Unlike the Charger Hellcat I previously tested, traction in the Durango is a non-issue since it uses a quite effective all-wheel-drive system. Beyond that, SRT also stuffed 295/45-20 Pirelli Verde Zero tires on 10-inch-wide wheels at all four corners. And if you’ve ever wondered how wide of a tire the Durango can handle, it’s 295mm. Poking my head under the car to check out the remote-reservoir Bilstein dampers, it’s hard not to notice the tight clearance from the front tire to the upper suspension arms. 295s won’t rub, but 305s might.

The Durango has multiple performance modes, from Auto with Eco mode to Tow to Race and more, all accessed through the touchscreen. You can also easily customize launch control before turning the SUV into a veritable rocket. The system is then so kind as to record, among other things, acceleration and braking results.

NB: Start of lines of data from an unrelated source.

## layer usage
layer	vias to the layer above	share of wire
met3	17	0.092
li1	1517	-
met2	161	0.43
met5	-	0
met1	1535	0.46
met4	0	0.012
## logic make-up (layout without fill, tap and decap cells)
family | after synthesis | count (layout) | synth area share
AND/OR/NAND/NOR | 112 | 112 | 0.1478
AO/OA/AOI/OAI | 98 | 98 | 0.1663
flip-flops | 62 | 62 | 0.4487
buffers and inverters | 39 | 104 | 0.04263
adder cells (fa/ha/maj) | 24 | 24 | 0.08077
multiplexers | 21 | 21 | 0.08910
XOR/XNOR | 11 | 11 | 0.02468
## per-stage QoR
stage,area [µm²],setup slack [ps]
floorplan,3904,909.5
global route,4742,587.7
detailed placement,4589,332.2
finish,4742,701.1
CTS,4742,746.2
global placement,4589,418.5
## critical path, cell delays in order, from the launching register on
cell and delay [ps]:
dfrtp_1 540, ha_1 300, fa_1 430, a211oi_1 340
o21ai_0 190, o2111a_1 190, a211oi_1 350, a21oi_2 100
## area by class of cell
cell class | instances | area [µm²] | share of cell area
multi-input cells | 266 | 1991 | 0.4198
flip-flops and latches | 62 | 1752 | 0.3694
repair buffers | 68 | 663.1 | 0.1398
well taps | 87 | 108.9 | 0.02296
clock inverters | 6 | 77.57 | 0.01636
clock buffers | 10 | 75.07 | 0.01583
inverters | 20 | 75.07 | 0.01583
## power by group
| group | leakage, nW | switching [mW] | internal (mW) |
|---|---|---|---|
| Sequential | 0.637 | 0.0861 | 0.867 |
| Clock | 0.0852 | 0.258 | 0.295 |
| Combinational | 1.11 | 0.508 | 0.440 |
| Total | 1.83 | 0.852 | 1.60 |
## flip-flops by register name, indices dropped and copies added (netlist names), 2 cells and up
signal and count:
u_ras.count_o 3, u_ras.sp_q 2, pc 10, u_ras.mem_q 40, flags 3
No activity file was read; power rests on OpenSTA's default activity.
### src/rtl/claw_rope_controller.sv
// claw_rope_controller: per-frame motion generator for the claw rope.
// Swings the rope angle back and forth, extends the rope on a grab and
// retracts it on a hook, a length limit or when the end point leaves the
// screen. The rope end point is produced relative to a fixed anchor.
//
// Optional feature macro: CLAW_WEIGHT_SLOWDOWN_EN
//   When defined, a hooked load slows the retract speed by its weight
//   (never below 1 pixel per frame). When undefined, load_weight is unused.
module claw_rope_controller #(
  parameter int X_START       = 300,
  parameter int Y_START       = 0,
  parameter int MIN_LEN       = 20,
  parameter int MAX_LEN       = 400,
  parameter int EXTEND_SPEED  = 4,
  parameter int RETRACT_SPEED = 4,
  parameter int SWING_DIV     = 2
) (
  input  logic        clk,
  input  logic        reset,
  input  logic        startOfFrame,
  input  logic        grab_key,
  input  logic        hooked,
  input  logic [2:0]  load_weight,
  output logic [10:0] x_end,
  output logic [10:0] y_end,
  output logic [1:0]  claw_state,
  output logic        grab_done,
  output logic        grab_hooked
);

  typedef enum logic [1:0] {
    SWING   = 2'd0,
    EXTEND  = 2'd1,
    RETRACT = 2'd2
  } state_t;

  localparam int DIV_W = (SWING_DIV > 1) ? $clog2(SWING_DIV) : 1;
  localparam logic [DIV_W-1:0] DIV_LAST = DIV_W'(SWING_DIV - 1);

  localparam logic [8:0] MIN_L = 9'(MIN_LEN);
  localparam logic [8:0] MAX_L = 9'(MAX_LEN);
  localparam logic [8:0] EXT_S = 9'(EXTEND_SPEED);
  localparam logic [8:0] RET_S = 9'(RETRACT_SPEED);

  localparam logic [3:0] IDX_CENTER = 4'd7;
  localparam logic [3:0] IDX_LEFT   = 4'd0;
  localparam logic [3:0] IDX_RIGHT  = 4'd14;

  localparam logic signed [10:0] X0     = 11'(X_START);
  localparam logic signed [10:0] Y0     = 11'(Y_START);
  localparam logic signed [10:0] Y_IDLE = 11'(Y_START + MIN_LEN);

  // Motion state
  state_t           state_q, state_d;
  logic [3:0]       idx_q, idx_d;
  logic             dir_q, dir_d;
  logic [DIV_W-1:0] div_q, div_d;
  logic [8:0]       len_q, len_d;
  logic             hook_q;
  logic             done_d;

  // Position pipeline
  logic signed [10:0] x_q, y_q;
  logic signed [10:0] x_calc, y_calc;
  logic [3:0]         mag;
  logic [7:0]         sin_mag, cos_mag;
  logic [16:0]        prod_x, prod_y;
  logic [9:0]         dx, dy;

  // Helpers for the next-state logic
  logic [3:0] idx_step;
  logic [9:0] len_sum;
  logic [8:0] ext_len;
  logic [8:0] spd;
  logic [9:0] ret_floor;
  logic [8:0] ret_len;
  logic       off_screen;

  assign idx_step   = dir_q ? (idx_q + 4'd1) : (idx_q - 4'd1);
  assign len_sum    = {1'b0, len_q} + {1'b0, EXT_S};
  assign ext_len    = (len_sum >= {1'b0, MAX_L}) ? MAX_L : len_sum[8:0];
  assign ret_floor  = {1'b0, MIN_L} + {1'b0, spd};
  assign ret_len    = ({1'b0, len_q} >= ret_floor) ? (len_q - spd) : MIN_L;
  assign off_screen = (x_q < 11'sd0) || (x_q > 11'sd639) || (y_q > 11'sd479);

`ifdef CLAW_WEIGHT_SLOWDOWN_EN
  // Heavier hooked loads retract more slowly, never below one pixel per frame
  always_comb begin
    spd = RET_S;
    if (hook_q) begin
      if ({6'b0, load_weight} >= RET_S) spd = 9'd1;
      else spd = RET_S - {6'b0, load_weight};
    end
  end
`else
  logic unused_load;
  assign spd         = RET_S;
  assign unused_load = ^load_weight;
`endif

  // Next-state logic: motion only advances on a frame tick
  always_comb begin
    state_d = state_q;
    idx_d   = idx_q;
    dir_d   = dir_q;
    div_d   = div_q;
    len_d   = len_q;
    done_d  = 1'b0;
    if (startOfFrame) begin
      case (state_q)
        SWING: begin
          if (grab_key) begin
            state_d = EXTEND;
          end else if (div_q == DIV_LAST) begin
            div_d = '0;
            idx_d = idx_step;
            if ((idx_step == IDX_LEFT) || (idx_step == IDX_RIGHT)) dir_d = ~dir_q;
          end else begin
            div_d = div_q + 1'b1;
          end
        end
        EXTEND: begin
          if (hook_q || (len_sum >= {1'b0, MAX_L}) || off_screen) begin
            state_d = RETRACT;
            len_d   = ext_len;
          end else begin
            len_d = len_sum[8:0];
          end
        end
        RETRACT: begin
          len_d = ret_len;
          if (ret_len == MIN_L) begin
            state_d = SWING;
            done_d  = 1'b1;
          end
        end
        default: begin
          state_d = SWING;
        end
      endcase
    end
  end

  // Motion state register and the completion pulse
  always_ff @(posedge clk or posedge reset) begin
    if (reset) begin
      state_q     <= SWING;
      idx_q       <= IDX_CENTER;
      dir_q       <= 1'b1;
      div_q       <= '0;
      len_q       <= MIN_L;
      grab_done   <= 1'b0;
      grab_hooked <= 1'b0;
    end else begin
      state_q     <= state_d;
      idx_q       <= idx_d;
      dir_q       <= dir_d;
      div_q       <= div_d;
      len_q       <= len_d;
      grab_done   <= done_d;
      grab_hooked <= done_d & hook_q;
    end
  end

  // Hook latch: armed on any clock while extending, cleared after the done pulse
  always_ff @(posedge clk or posedge reset) begin
    if (reset) begin
      hook_q <= 1'b0;
    end else if (grab_done) begin
      hook_q <= 1'b0;
    end else if (hooked && (state_q == EXTEND)) begin
      hook_q <= 1'b1;
    end
  end

  // Sine/cosine magnitude lookup in 10 degree steps, scaled by 128
  assign mag = (idx_q >= IDX_CENTER) ? (idx_q - IDX_CENTER) : (IDX_CENTER - idx_q);

  always_comb begin
    sin_mag = 8'd0;
    cos_mag = 8'd128;
    case (mag)
      4'd0: begin sin_mag = 8'd0;   cos_mag = 8'd128; end
      4'd1: begin sin_mag = 8'd22;  cos_mag = 8'd126; end
      4'd2: begin sin_mag = 8'd44;  cos_mag = 8'd120; end
      4'd3: begin sin_mag = 8'd64;  cos_mag = 8'd111; end
      4'd4: begin sin_mag = 8'd82;  cos_mag = 8'd98;  end
      4'd5: begin sin_mag = 8'd98;  cos_mag = 8'd82;  end
      4'd6: begin sin_mag = 8'd111; cos_mag = 8'd64;  end
      4'd7: begin sin_mag = 8'd120; cos_mag = 8'd44;  end
      default: begin sin_mag = 8'd0; cos_mag = 8'd128; end
    endcase
  end

  // Unsigned offsets from the anchor; the sign is applied afterwards so the
  // left and right halves of the swing are exact mirrors
  assign prod_x = {8'b0, len_q} * {9'b0, sin_mag};
  assign prod_y = {8'b0, len_q} * {9'b0, cos_mag};
  assign dx     = 10'(prod_x >> 7);
  assign dy     = 10'(prod_y >> 7);

  always_comb begin
    x_calc = X0;
    if (idx_q > IDX_CENTER) x_calc = X0 + $signed({1'b0, dx});
    else                    x_calc = X0 - $signed({1'b0, dx});
    y_calc = Y0 + $signed({1'b0, dy});
  end

  // End point register, one clock behind the motion state
  always_ff @(posedge clk or posedge reset) begin
    if (reset) begin
      x_q <= X0;
      y_q <= Y_IDLE;
    end else begin
      x_q <= x_calc;
      y_q <= y_calc;
    end
  end

  assign x_end      = x_q;
  assign y_end      = y_q;
  assign claw_state = state_q;

endmodule
===== config.mk =====
export PLATFORM = sky130hd
export DESIGN_NAME = bufferoutput
export DESIGN_NICKNAME = d
export VERILOG_FILES = /design/src/rtl/bufferoutput.sv
export SDC_FILE = /design/constraint.sdc
export NUM_CORES = 1
export LEC_CHECK = 0
export ABC_AREA = 1
export CORE_AREA = 4 4 177 179
export DETAILED_ROUTE_END_ITERATION = 12
export DIE_AREA = 0 0 181 183
export PLACE_DENSITY = 0.66
export SLEW_MARGIN = 40
export SYNTH_ARGS = -nofsm -noshare
export SYNTH_HDL_FRONTEND = slang
export SYNTH_SLANG_ARGS = --single-unit

===== constraint.sdc =====
create_clock -name clk -period 6.2 [get_ports clk]
set_input_delay 1.86 -clock clk [delete_from_list [all_inputs] [get_ports clk]]
set_output_delay 1.86 -clock clk [all_outputs]
set_load 0.005 [all_outputs]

The best Dodge’s system logged for me was 3.7 seconds from one of the few 0-60mph impromptu standing-start launches onto the freeway I did. And in first gear, this Durango Hellcat is a hoot.

Launching the Durango reveals a couple of interesting traits. One is that you can feel the tires spinning ever so slightly while clicking off a roughly 4-second 0-60mph run on an unprepared surface. The other is that once the 8HP95 eight-speed transmission jumps into second gear, the sensation of unadulterated, whimsically rapid acceleration fades. That’s not to say second gear is a quaint tea party; it’s just that the SUV pulls so hard in first that second gear doesn’t make you smile quite as much. The grin isn’t gone, though.

But once you know the supercharged 6.2-liter V8 produces in excess of 700hp, mad acceleration is a given. And, it turns out, while fun, the power is largely unnecessary, because what surprised me most about my week in the Durango was how enjoyable the SUV is as a legitimate family hauler.

I didn’t just sit in the second-row captain’s chairs and third row seats, I put them to work. The week I spent with this Hellcat involved a trip to In-N-Out for burgers with my three kids and spouse, along with a handful of visits to local parks, taking the kids out for their afternoon exercise. The two children in booster seats in the third row had zero issue clicking their belts into place themselves – something that can’t be said for all vehicles I’ve tested. And the kid seat I’d affixed via the second-row LATCH system installed easily and didn’t impede children rushing in or out of the vehicle.

This is far from a fair comparison, but hear me out: My personal family vehicle is a second-gen GMC Yukon XL Denali, purchased for its second row captain’s chairs (so the kids can’t poke each other), ample third-row seating, and tow rating. For my family of three children ages 8 and under, I felt the functionality of all three rows in the Durango was comparable to that of my Yukon XL. In fact, I could go so far as to argue that while the Durango’s third row was not as wide, it was ergonomically superior for kids and adults.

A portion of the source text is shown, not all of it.